[Supplied information]

╭──

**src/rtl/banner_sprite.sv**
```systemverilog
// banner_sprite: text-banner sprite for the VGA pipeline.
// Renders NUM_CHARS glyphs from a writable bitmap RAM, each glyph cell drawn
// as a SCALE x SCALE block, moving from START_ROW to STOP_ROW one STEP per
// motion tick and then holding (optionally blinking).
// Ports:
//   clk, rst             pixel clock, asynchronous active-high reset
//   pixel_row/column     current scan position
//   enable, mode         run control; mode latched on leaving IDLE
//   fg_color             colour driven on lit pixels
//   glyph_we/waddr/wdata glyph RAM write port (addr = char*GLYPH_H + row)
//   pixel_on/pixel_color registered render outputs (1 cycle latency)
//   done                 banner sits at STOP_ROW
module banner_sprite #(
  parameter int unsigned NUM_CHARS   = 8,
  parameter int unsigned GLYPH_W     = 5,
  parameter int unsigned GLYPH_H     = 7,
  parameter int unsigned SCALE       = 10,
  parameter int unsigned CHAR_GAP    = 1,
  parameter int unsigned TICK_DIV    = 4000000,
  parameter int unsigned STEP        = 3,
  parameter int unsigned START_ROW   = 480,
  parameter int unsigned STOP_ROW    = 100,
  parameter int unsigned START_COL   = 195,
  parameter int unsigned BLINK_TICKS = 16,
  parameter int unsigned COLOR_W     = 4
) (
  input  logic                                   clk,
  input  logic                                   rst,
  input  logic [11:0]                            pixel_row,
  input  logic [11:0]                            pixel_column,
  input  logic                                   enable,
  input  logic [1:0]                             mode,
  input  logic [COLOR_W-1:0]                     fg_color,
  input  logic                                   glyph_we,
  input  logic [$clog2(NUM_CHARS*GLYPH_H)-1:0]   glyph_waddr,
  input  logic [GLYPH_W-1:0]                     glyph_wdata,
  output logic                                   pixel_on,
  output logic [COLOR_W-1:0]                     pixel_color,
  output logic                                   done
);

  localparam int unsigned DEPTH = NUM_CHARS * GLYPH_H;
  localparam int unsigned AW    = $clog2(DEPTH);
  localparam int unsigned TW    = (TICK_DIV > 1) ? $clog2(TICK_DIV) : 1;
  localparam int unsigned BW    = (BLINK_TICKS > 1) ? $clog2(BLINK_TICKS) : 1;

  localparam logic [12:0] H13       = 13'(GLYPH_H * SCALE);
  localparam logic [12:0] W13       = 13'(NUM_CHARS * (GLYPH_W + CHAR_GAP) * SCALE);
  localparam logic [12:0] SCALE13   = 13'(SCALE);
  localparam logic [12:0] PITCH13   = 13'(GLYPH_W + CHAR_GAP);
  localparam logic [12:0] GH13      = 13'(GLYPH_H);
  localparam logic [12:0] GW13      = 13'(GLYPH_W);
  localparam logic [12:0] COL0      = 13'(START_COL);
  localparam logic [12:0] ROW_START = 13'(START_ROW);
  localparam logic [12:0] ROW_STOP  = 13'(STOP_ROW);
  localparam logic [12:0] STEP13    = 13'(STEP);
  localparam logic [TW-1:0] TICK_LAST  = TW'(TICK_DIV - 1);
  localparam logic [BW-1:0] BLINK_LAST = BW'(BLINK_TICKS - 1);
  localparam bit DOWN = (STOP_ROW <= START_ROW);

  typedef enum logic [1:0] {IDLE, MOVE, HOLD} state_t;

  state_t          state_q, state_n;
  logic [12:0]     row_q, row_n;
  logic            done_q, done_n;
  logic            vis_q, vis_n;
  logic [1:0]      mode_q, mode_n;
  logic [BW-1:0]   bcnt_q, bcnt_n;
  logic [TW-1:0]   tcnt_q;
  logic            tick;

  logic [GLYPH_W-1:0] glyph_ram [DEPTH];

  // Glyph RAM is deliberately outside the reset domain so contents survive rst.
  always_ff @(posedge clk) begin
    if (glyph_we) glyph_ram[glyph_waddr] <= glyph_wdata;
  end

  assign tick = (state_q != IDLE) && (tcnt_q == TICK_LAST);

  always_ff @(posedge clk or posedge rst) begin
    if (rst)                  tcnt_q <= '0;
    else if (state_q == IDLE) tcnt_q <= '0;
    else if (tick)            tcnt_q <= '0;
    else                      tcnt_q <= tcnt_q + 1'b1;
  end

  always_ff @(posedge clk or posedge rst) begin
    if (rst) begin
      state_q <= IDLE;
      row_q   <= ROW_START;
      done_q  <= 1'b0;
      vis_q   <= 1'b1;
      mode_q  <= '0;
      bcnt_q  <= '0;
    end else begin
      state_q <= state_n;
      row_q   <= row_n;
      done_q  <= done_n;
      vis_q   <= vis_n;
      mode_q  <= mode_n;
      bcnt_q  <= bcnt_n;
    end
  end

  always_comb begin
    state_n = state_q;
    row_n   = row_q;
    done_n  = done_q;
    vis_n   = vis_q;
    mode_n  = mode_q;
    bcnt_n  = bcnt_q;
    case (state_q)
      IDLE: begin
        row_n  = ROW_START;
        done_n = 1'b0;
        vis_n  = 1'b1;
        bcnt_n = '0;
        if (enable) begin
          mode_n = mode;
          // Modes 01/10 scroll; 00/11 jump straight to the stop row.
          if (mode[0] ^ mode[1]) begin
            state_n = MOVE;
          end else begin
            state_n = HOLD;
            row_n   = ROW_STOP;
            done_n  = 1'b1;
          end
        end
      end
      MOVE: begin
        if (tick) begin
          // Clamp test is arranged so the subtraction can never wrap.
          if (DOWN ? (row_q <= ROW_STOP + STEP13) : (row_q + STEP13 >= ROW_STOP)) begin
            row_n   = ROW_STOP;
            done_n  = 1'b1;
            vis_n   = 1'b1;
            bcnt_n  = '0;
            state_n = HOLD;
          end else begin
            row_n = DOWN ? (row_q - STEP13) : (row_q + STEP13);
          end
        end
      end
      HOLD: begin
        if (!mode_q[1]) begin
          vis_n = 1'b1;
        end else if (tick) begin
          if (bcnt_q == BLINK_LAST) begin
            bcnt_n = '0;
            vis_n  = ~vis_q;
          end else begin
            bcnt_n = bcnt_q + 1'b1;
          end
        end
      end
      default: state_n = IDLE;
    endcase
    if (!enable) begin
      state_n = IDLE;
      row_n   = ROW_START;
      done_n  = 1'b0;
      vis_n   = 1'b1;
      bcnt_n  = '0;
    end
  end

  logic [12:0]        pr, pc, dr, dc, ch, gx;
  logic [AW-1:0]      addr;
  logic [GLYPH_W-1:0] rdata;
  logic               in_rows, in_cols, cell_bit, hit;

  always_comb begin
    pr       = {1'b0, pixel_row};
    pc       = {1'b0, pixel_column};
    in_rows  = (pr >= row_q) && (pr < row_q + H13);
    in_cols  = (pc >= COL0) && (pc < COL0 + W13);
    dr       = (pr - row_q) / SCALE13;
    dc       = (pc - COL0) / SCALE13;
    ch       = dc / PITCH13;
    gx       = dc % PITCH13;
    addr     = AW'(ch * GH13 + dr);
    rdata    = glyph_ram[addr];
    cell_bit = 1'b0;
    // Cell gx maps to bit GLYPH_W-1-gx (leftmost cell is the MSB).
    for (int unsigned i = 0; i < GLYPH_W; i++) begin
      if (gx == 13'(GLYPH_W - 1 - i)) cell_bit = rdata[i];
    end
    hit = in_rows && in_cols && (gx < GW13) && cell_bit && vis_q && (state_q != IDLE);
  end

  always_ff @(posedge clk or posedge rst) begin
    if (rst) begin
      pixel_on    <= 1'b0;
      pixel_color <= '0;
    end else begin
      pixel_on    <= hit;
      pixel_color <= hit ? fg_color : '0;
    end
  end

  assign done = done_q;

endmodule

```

╰──

[Exercise prompt]
The full set of records must be transcribed character for character.

[Response box]
**src/rtl/banner_sprite.sv**
```systemverilog
// banner_sprite: text-banner sprite for the VGA pipeline.
// Renders NUM_CHARS glyphs from a writable bitmap RAM, each glyph cell drawn
// as a SCALE x SCALE block, moving from START_ROW to STOP_ROW one STEP per
// motion tick and then holding (optionally blinking).
// Ports:
//   clk, rst             pixel clock, asynchronous active-high reset
//   pixel_row/column     current scan position
//   enable, mode         run control; mode latched on leaving IDLE
//   fg_color             colour driven on lit pixels
//   glyph_we/waddr/wdata glyph RAM write port (addr = char*GLYPH_H + row)
//   pixel_on/pixel_color registered render outputs (1 cycle latency)
//   done                 banner sits at STOP_ROW
module banner_sprite #(
  parameter int unsigned NUM_CHARS   = 8,
  parameter int unsigned GLYPH_W     = 5,
  parameter int unsigned GLYPH_H     = 7,
  parameter int unsigned SCALE       = 10,
  parameter int unsigned CHAR_GAP    = 1,
  parameter int unsigned TICK_DIV    = 4000000,
  parameter int unsigned STEP        = 3,
  parameter int unsigned START_ROW   = 480,
  parameter int unsigned STOP_ROW    = 100,
  parameter int unsigned START_COL   = 195,
  parameter int unsigned BLINK_TICKS = 16,
  parameter int unsigned COLOR_W     = 4
) (
  input  logic                                   clk,
  input  logic                                   rst,
  input  logic [11:0]                            pixel_row,
  input  logic [11:0]                            pixel_column,
  input  logic                                   enable,
  input  logic [1:0]                             mode,
  input  logic [COLOR_W-1:0]                     fg_color,
  input  logic                                   glyph_we,
  input  logic [$clog2(NUM_CHARS*GLYPH_H)-1:0]   glyph_waddr,
  input  logic [GLYPH_W-1:0]                     glyph_wdata,
  output logic                                   pixel_on,
  output logic [COLOR_W-1:0]                     pixel_color,
  output logic                                   done
);

  localparam int unsigned DEPTH = NUM_CHARS * GLYPH_H;
  localparam int unsigned AW    = $clog2(DEPTH);
  localparam int unsigned TW    = (TICK_DIV > 1) ? $clog2(TICK_DIV) : 1;
  localparam int unsigned BW    = (BLINK_TICKS > 1) ? $clog2(BLINK_TICKS) : 1;

  localparam logic [12:0] H13       = 13'(GLYPH_H * SCALE);
  localparam logic [12:0] W13       = 13'(NUM_CHARS * (GLYPH_W + CHAR_GAP) * SCALE);
  localparam logic [12:0] SCALE13   = 13'(SCALE);
  localparam logic [12:0] PITCH13   = 13'(GLYPH_W + CHAR_GAP);
  localparam logic [12:0] GH13      = 13'(GLYPH_H);
  localparam logic [12:0] GW13      = 13'(GLYPH_W);
  localparam logic [12:0] COL0      = 13'(START_COL);
  localparam logic [12:0] ROW_START = 13'(START_ROW);
  localparam logic [12:0] ROW_STOP  = 13'(STOP_ROW);
  localparam logic [12:0] STEP13    = 13'(STEP);
  localparam logic [TW-1:0] TICK_LAST  = TW'(TICK_DIV - 1);
  localparam logic [BW-1:0] BLINK_LAST = BW'(BLINK_TICKS - 1);
  localparam bit DOWN = (STOP_ROW <= START_ROW);

  typedef enum logic [1:0] {IDLE, MOVE, HOLD} state_t;

  state_t          state_q, state_n;
  logic [12:0]     row_q, row_n;
  logic            done_q, done_n;
  logic            vis_q, vis_n;
  logic [1:0]      mode_q, mode_n;
  logic [BW-1:0]   bcnt_q, bcnt_n;
  logic [TW-1:0]   tcnt_q;
  logic            tick;

  logic [GLYPH_W-1:0] glyph_ram [DEPTH];

  // Glyph RAM is deliberately outside the reset domain so contents survive rst.
  always_ff @(posedge clk) begin
    if (glyph_we) glyph_ram[glyph_waddr] <= glyph_wdata;
  end

  assign tick = (state_q != IDLE) && (tcnt_q == TICK_LAST);

  always_ff @(posedge clk or posedge rst) begin
    if (rst)                  tcnt_q <= '0;
    else if (state_q == IDLE) tcnt_q <= '0;
    else if (tick)            tcnt_q <= '0;
    else                      tcnt_q <= tcnt_q + 1'b1;
  end

  always_ff @(posedge clk or posedge rst) begin
    if (rst) begin
      state_q <= IDLE;
      row_q   <= ROW_START;
      done_q  <= 1'b0;
      vis_q   <= 1'b1;
      mode_q  <= '0;
      bcnt_q  <= '0;
    end else begin
      state_q <= state_n;
      row_q   <= row_n;
      done_q  <= done_n;
      vis_q   <= vis_n;
      mode_q  <= mode_n;
      bcnt_q  <= bcnt_n;
    end
  end

  always_comb begin
    state_n = state_q;
    row_n   = row_q;
    done_n  = done_q;
    vis_n   = vis_q;
    mode_n  = mode_q;
    bcnt_n  = bcnt_q;
    case (state_q)
      IDLE: begin
        row_n  = ROW_START;
        done_n = 1'b0;
        vis_n  = 1'b1;
        bcnt_n = '0;
        if (enable) begin
          mode_n = mode;
          // Modes 01/10 scroll; 00/11 jump straight to the stop row.
          if (mode[0] ^ mode[1]) begin
            state_n = MOVE;
          end else begin
            state_n = HOLD;
            row_n   = ROW_STOP;
            done_n  = 1'b1;
          end
        end
      end
      MOVE: begin
        if (tick) begin
          // Clamp test is arranged so the subtraction can never wrap.
          if (DOWN ? (row_q <= ROW_STOP + STEP13) : (row_q + STEP13 >= ROW_STOP)) begin
            row_n   = ROW_STOP;
            done_n  = 1'b1;
            vis_n   = 1'b1;
            bcnt_n  = '0;
            state_n = HOLD;
          end else begin
            row_n = DOWN ? (row_q - STEP13) : (row_q + STEP13);
          end
        end
      end
      HOLD: begin
        if (!mode_q[1]) begin
          vis_n = 1'b1;
        end else if (tick) begin
          if (bcnt_q == BLINK_LAST) begin
            bcnt_n = '0;
            vis_n  = ~vis_q;
          end else begin
            bcnt_n = bcnt_q + 1'b1;
          end
        end
      end
      default: state_n = IDLE;
    endcase
    if (!enable) begin
      state_n = IDLE;
      row_n   = ROW_START;
      done_n  = 1'b0;
      vis_n   = 1'b1;
      bcnt_n  = '0;
    end
  end

  logic [12:0]        pr, pc, dr, dc, ch, gx;
  logic [AW-1:0]      addr;
  logic [GLYPH_W-1:0] rdata;
  logic               in_rows, in_cols, cell_bit, hit;

  always_comb begin
    pr       = {1'b0, pixel_row};
    pc       = {1'b0, pixel_column};
    in_rows  = (pr >= row_q) && (pr < row_q + H13);
    in_cols  = (pc >= COL0) && (pc < COL0 + W13);
    dr       = (pr - row_q) / SCALE13;
    dc       = (pc - COL0) / SCALE13;
    ch       = dc / PITCH13;
    gx       = dc % PITCH13;
    addr     = AW'(ch * GH13 + dr);
    rdata    = glyph_ram[addr];
    cell_bit = 1'b0;
    // Cell gx maps to bit GLYPH_W-1-gx (leftmost cell is the MSB).
    for (int unsigned i = 0; i < GLYPH_W; i++) begin
      if (gx == 13'(GLYPH_W - 1 - i)) cell_bit = rdata[i];
    end
    hit = in_rows && in_cols && (gx < GW13) && cell_bit && vis_q && (state_q != IDLE);
  end

  always_ff @(posedge clk or posedge rst) begin
    if (rst) begin
      pixel_on    <= 1'b0;
      pixel_color <= '0;
    end else begin
      pixel_on    <= hit;
      pixel_color <= hit ? fg_color : '0;
    end
  end

  assign done = done_q;

endmodule

```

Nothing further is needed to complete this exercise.